◆ Prompt
Below are some records. Return exactly the lines from the one containing "Sequential power share = 30.9%" through the one containing "P per Cell Area = 1760 nW/µm²", both included, and only those.

── Listed entries

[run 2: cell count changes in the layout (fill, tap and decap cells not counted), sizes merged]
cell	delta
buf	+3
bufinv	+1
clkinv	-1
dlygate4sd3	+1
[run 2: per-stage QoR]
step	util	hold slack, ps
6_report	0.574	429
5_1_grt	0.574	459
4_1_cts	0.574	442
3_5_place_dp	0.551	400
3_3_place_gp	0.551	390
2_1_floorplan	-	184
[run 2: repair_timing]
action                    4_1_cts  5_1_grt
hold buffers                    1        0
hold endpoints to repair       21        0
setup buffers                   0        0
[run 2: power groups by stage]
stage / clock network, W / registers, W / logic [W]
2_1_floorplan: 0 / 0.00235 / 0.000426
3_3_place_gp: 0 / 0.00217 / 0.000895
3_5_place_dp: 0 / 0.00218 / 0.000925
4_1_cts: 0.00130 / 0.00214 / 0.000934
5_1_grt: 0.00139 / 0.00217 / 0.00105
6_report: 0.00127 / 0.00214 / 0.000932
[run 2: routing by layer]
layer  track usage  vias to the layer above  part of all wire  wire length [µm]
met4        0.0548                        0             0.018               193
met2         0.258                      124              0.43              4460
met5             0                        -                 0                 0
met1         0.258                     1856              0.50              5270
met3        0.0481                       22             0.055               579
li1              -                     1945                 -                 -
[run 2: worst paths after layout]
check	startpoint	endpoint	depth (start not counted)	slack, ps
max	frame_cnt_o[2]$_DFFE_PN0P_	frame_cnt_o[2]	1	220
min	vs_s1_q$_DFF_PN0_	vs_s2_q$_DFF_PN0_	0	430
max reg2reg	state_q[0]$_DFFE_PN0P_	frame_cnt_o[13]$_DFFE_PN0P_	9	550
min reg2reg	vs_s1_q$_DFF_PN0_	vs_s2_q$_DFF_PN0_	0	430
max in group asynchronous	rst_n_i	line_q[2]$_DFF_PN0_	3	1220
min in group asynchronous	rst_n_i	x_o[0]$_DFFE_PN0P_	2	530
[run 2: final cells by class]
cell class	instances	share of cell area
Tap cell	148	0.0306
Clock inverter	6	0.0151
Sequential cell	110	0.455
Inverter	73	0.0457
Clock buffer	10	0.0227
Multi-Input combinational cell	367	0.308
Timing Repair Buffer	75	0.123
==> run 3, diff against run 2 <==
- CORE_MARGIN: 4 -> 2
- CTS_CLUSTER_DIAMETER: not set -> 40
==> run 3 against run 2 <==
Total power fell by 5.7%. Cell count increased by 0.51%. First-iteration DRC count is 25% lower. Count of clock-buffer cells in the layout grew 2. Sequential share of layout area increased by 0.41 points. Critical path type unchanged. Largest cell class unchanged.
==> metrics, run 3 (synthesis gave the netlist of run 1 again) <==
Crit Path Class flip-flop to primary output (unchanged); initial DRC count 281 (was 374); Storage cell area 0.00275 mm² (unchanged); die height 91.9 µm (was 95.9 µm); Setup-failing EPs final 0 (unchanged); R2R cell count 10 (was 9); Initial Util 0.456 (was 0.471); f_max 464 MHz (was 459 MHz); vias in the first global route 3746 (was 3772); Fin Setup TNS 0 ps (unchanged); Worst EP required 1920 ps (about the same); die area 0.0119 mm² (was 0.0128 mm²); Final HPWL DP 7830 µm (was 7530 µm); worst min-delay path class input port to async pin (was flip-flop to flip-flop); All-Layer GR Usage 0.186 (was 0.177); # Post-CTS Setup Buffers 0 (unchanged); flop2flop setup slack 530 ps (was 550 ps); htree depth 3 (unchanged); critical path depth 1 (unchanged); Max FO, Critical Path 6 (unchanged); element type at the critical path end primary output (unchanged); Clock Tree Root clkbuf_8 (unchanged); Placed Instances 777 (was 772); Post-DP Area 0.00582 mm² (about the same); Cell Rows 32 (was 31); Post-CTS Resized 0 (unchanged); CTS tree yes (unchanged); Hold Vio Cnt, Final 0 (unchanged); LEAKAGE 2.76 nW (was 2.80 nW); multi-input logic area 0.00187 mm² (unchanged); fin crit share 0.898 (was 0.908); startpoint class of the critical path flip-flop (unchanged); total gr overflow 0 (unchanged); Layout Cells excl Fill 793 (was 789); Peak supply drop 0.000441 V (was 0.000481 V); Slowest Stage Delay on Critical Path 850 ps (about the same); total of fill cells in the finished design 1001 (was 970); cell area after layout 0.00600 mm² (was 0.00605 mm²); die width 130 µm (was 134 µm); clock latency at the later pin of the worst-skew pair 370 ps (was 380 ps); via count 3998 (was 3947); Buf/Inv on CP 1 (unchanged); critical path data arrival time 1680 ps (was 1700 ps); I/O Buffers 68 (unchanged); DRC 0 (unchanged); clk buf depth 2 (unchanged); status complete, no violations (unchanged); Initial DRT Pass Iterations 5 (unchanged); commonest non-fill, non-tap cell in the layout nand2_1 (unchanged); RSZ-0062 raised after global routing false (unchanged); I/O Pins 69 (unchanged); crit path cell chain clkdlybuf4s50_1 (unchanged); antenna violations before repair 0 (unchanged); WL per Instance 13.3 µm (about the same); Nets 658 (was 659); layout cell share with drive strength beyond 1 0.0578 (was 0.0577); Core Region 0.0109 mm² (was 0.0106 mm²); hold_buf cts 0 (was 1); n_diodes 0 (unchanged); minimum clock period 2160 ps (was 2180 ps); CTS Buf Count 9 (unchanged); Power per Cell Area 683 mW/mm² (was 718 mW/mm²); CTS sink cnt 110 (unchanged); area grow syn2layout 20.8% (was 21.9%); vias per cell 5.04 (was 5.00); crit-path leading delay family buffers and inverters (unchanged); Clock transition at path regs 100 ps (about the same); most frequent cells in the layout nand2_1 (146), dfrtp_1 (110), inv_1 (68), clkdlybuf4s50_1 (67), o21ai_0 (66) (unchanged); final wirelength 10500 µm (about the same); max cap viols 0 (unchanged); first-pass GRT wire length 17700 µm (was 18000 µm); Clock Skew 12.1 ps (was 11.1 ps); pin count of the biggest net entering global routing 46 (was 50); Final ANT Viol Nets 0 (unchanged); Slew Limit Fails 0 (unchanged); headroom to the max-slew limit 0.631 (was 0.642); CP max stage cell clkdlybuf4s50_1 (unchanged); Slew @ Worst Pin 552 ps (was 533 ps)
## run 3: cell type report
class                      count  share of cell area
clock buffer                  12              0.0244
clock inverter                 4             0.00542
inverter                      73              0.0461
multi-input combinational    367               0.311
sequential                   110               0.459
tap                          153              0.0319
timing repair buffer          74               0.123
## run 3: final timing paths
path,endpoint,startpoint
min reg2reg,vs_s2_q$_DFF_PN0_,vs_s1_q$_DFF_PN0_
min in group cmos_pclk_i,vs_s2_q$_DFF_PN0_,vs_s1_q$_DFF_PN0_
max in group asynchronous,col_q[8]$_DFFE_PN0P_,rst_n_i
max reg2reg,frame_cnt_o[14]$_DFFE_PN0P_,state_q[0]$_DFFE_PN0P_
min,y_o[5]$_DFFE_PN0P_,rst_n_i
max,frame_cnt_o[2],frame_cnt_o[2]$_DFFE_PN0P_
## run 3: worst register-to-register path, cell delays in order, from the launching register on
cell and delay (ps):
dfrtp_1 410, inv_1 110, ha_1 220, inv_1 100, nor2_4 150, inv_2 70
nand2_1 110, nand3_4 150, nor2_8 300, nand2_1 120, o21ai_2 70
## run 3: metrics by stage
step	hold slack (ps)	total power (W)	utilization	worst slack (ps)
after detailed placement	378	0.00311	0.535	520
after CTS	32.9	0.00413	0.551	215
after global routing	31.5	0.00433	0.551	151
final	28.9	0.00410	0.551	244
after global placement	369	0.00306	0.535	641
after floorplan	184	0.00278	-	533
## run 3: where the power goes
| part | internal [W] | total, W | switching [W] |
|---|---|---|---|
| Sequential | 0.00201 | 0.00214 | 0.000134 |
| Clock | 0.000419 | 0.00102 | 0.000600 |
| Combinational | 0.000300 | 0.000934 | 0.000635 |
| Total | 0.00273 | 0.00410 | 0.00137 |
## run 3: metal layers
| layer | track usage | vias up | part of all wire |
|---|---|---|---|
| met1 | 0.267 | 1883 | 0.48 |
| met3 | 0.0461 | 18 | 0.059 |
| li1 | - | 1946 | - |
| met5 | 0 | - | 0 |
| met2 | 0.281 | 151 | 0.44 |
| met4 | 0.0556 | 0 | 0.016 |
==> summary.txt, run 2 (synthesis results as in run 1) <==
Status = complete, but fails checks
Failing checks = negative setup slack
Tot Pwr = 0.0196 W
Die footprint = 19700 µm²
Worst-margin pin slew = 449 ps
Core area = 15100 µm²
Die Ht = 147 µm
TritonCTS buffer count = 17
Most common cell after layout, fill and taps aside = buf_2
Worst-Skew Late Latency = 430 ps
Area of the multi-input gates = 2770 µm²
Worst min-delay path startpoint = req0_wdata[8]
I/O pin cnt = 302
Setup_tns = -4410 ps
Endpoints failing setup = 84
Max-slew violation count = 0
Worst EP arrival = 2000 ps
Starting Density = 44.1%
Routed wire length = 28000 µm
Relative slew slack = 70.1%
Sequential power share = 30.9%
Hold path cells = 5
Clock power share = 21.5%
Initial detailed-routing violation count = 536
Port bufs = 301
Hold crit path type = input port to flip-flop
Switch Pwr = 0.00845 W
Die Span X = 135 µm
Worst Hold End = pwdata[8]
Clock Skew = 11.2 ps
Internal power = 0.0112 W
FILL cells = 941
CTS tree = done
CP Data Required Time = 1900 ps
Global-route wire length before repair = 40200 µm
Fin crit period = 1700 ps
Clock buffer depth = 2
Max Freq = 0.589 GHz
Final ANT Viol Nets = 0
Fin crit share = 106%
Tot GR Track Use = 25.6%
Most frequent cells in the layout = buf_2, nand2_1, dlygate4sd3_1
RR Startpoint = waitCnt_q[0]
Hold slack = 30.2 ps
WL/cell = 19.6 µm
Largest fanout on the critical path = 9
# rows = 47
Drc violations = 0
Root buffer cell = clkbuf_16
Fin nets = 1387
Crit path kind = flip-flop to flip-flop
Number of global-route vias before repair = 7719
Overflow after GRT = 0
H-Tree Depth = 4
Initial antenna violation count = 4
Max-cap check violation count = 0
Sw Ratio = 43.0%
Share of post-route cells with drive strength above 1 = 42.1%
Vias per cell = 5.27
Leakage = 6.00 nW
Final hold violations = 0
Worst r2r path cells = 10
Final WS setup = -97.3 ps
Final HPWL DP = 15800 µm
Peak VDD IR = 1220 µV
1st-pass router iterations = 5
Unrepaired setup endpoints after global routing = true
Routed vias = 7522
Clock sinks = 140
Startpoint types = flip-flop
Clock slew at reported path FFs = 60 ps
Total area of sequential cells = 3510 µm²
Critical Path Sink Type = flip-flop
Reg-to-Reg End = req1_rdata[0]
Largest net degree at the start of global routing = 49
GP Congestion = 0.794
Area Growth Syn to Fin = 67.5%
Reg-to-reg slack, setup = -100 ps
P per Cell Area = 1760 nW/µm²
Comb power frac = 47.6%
==> src/rtl/led_scan_driver.sv <==
// led_scan_driver: row-scanned 8x8 LED driver with per-row PWM brightness and frame-synchronous brightness update.
module led_scan_driver #(
    parameter int          TICK_DIV     = 4,
    parameter int          BLANK_CYCLES = 8,
    parameter logic [7:0]  BRIGHT_INIT  = 8'h80
) (
    input  logic       clk,
    input  logic       rst_n,
    input  logic [7:0] row_data,
    output logic [2:0] row_idx,
    input  logic       brightness_valid,
    input  logic [7:0] brightness,
    output logic [7:0] row_sel,
    output logic [7:0] col_out,
    output logic       frame_start
);
    typedef enum logic [2:0] {FETCH, LATCH, DISPLAY, BLANK, NEXT} state_t;
    localparam logic [7:0] DIV_LAST   = 8'(TICK_DIV - 1);
    localparam logic [7:0] BLANK_LAST = 8'(BLANK_CYCLES - 1);
    state_t     state, state_n;
    logic       started;
    logic [2:0] idx_n;
    logic [7:0] row_reg, row_reg_n, pwm_cnt, pwm_n, div_cnt, div_n;
    logic [7:0] bright_pend, bright_pend_n, bright_act, bright_act_n;
    logic [7:0] row_sel_n, col_n;
    logic       fs_n, disp_n;
    always_comb begin
        state_n       = state;
        idx_n         = row_idx;
        row_reg_n     = row_reg;
        pwm_n         = pwm_cnt;
        div_n         = div_cnt;
        bright_pend_n = brightness_valid ? brightness : bright_pend;
        bright_act_n  = bright_act;
        case (state)
            // the first FETCH after reset is held one edge so frame_start can pulse
            FETCH:   state_n = started ? LATCH : FETCH;
            LATCH: begin
                row_reg_n = row_data;
                pwm_n     = 8'd0;
                div_n     = 8'd0;
                state_n   = DISPLAY;
            end
            DISPLAY: begin
                div_n   = (div_cnt == DIV_LAST) ? 8'd0 : div_cnt + 8'd1;
                pwm_n   = (div_cnt == DIV_LAST) ? pwm_cnt + 8'd1 : pwm_cnt;
                state_n = (div_cnt == DIV_LAST && pwm_cnt == 8'hFF) ? BLANK : DISPLAY;
            end
            BLANK: begin
                div_n   = (div_cnt == BLANK_LAST) ? 8'd0 : div_cnt + 8'd1;
                state_n = (div_cnt == BLANK_LAST) ? NEXT : BLANK;
            end
            NEXT: begin
                idx_n        = row_idx + 3'd1;
                bright_act_n = (row_idx == 3'd7) ? bright_pend : bright_act;
                state_n      = FETCH;
            end
            default: state_n = FETCH;
        endcase
        disp_n    = (state_n == DISPLAY);
        row_sel_n = disp_n ? ~(8'b1 << idx_n) : 8'hFF;
        col_n     = (disp_n && pwm_n < bright_act_n) ? row_reg_n : 8'h00;
        fs_n      = (state_n == FETCH) && (idx_n == 3'd0);
    end
    always_ff @(posedge clk or negedge rst_n) begin
        if (!rst_n) begin
            state       <= FETCH;
            started     <= 1'b0;
            row_idx     <= 3'd0;
            row_reg     <= 8'd0;
            pwm_cnt     <= 8'd0;
            div_cnt     <= 8'd0;
            bright_pend <= BRIGHT_INIT;
            bright_act  <= BRIGHT_INIT;
            row_sel     <= 8'hFF;
            col_out     <= 8'h00;
            frame_start <= 1'b0;
        end else begin
            state       <= state_n;
            started     <= 1'b1;
            row_idx     <= idx_n;
            row_reg     <= row_reg_n;
            pwm_cnt     <= pwm_n;
            div_cnt     <= div_n;
            bright_pend <= bright_pend_n;
            bright_act  <= bright_act_n;
            row_sel     <= row_sel_n;
            col_out     <= col_n;
            frame_start <= fs_n;
        end
    end
endmodule

==> config.mk <==
export PLATFORM = sky130hd
export DESIGN_NAME = led_scan_driver
export DESIGN_NICKNAME = d
export VERILOG_FILES = /design/src/rtl/led_scan_driver.sv
export SDC_FILE = /design/constraint.sdc
export NUM_CORES = 1
export LEC_CHECK = 0
export BUFFER_PORTS_ARGS = -buffer_cell sky130_fd_sc_hd__buf_2
export CAP_MARGIN = 20
export CORE_ASPECT_RATIO = 0.8
export CORE_MARGIN = 2
export CORE_UTILIZATION = 64
export CTS_BUF_LIST = sky130_fd_sc_hd__clkbuf_8
export CTS_CLUSTER_DIAMETER = 200
export DETAILED_ROUTE_END_ITERATION = 6
export GPL_TIMING_DRIVEN = 0
export PLACE_DENSITY = 0.87
export SKIP_LAST_GASP = 1
export SLEW_MARGIN = 30
export SYNTH_ARGS = -nofsm -noshare
export SYNTH_HDL_FRONTEND = slang
export SYNTH_SLANG_ARGS = --single-unit
==> constraint.sdc <==
create_clock -name clk -period 8.34 [get_ports clk]
set_input_delay 0.834 -clock clk [delete_from_list [all_inputs] [get_ports clk]]
set_output_delay 0.834 -clock clk [all_outputs]
set_load 0.02 [all_outputs]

────

◆ Problem solution
Sequential power share = 30.9%
Hold path cells = 5
Clock power share = 21.5%
Initial detailed-routing violation count = 536
Port bufs = 301
Hold crit path type = input port to flip-flop
Switch Pwr = 0.00845 W
Die Span X = 135 µm
Worst Hold End = pwdata[8]
Clock Skew = 11.2 ps
Internal power = 0.0112 W
FILL cells = 941
CTS tree = done
CP Data Required Time = 1900 ps
Global-route wire length before repair = 40200 µm
Fin crit period = 1700 ps
Clock buffer depth = 2
Max Freq = 0.589 GHz
Final ANT Viol Nets = 0
Fin crit share = 106%
Tot GR Track Use = 25.6%
Most frequent cells in the layout = buf_2, nand2_1, dlygate4sd3_1
RR Startpoint = waitCnt_q[0]
Hold slack = 30.2 ps
WL/cell = 19.6 µm
Largest fanout on the critical path = 9
# rows = 47
Drc violations = 0
Root buffer cell = clkbuf_16
Fin nets = 1387
Crit path kind = flip-flop to flip-flop
Number of global-route vias before repair = 7719
Overflow after GRT = 0
H-Tree Depth = 4
Initial antenna violation count = 4
Max-cap check violation count = 0
Sw Ratio = 43.0%
Share of post-route cells with drive strength above 1 = 42.1%
Vias per cell = 5.27
Leakage = 6.00 nW
Final hold violations = 0
Worst r2r path cells = 10
Final WS setup = -97.3 ps
Final HPWL DP = 15800 µm
Peak VDD IR = 1220 µV
1st-pass router iterations = 5
Unrepaired setup endpoints after global routing = true
Routed vias = 7522
Clock sinks = 140
Startpoint types = flip-flop
Clock slew at reported path FFs = 60 ps
Total area of sequential cells = 3510 µm²
Critical Path Sink Type = flip-flop
Reg-to-Reg End = req1_rdata[0]
Largest net degree at the start of global routing = 49
GP Congestion = 0.794
Area Growth Syn to Fin = 67.5%
Reg-to-reg slack, setup = -100 ps
P per Cell Area = 1760 nW/µm²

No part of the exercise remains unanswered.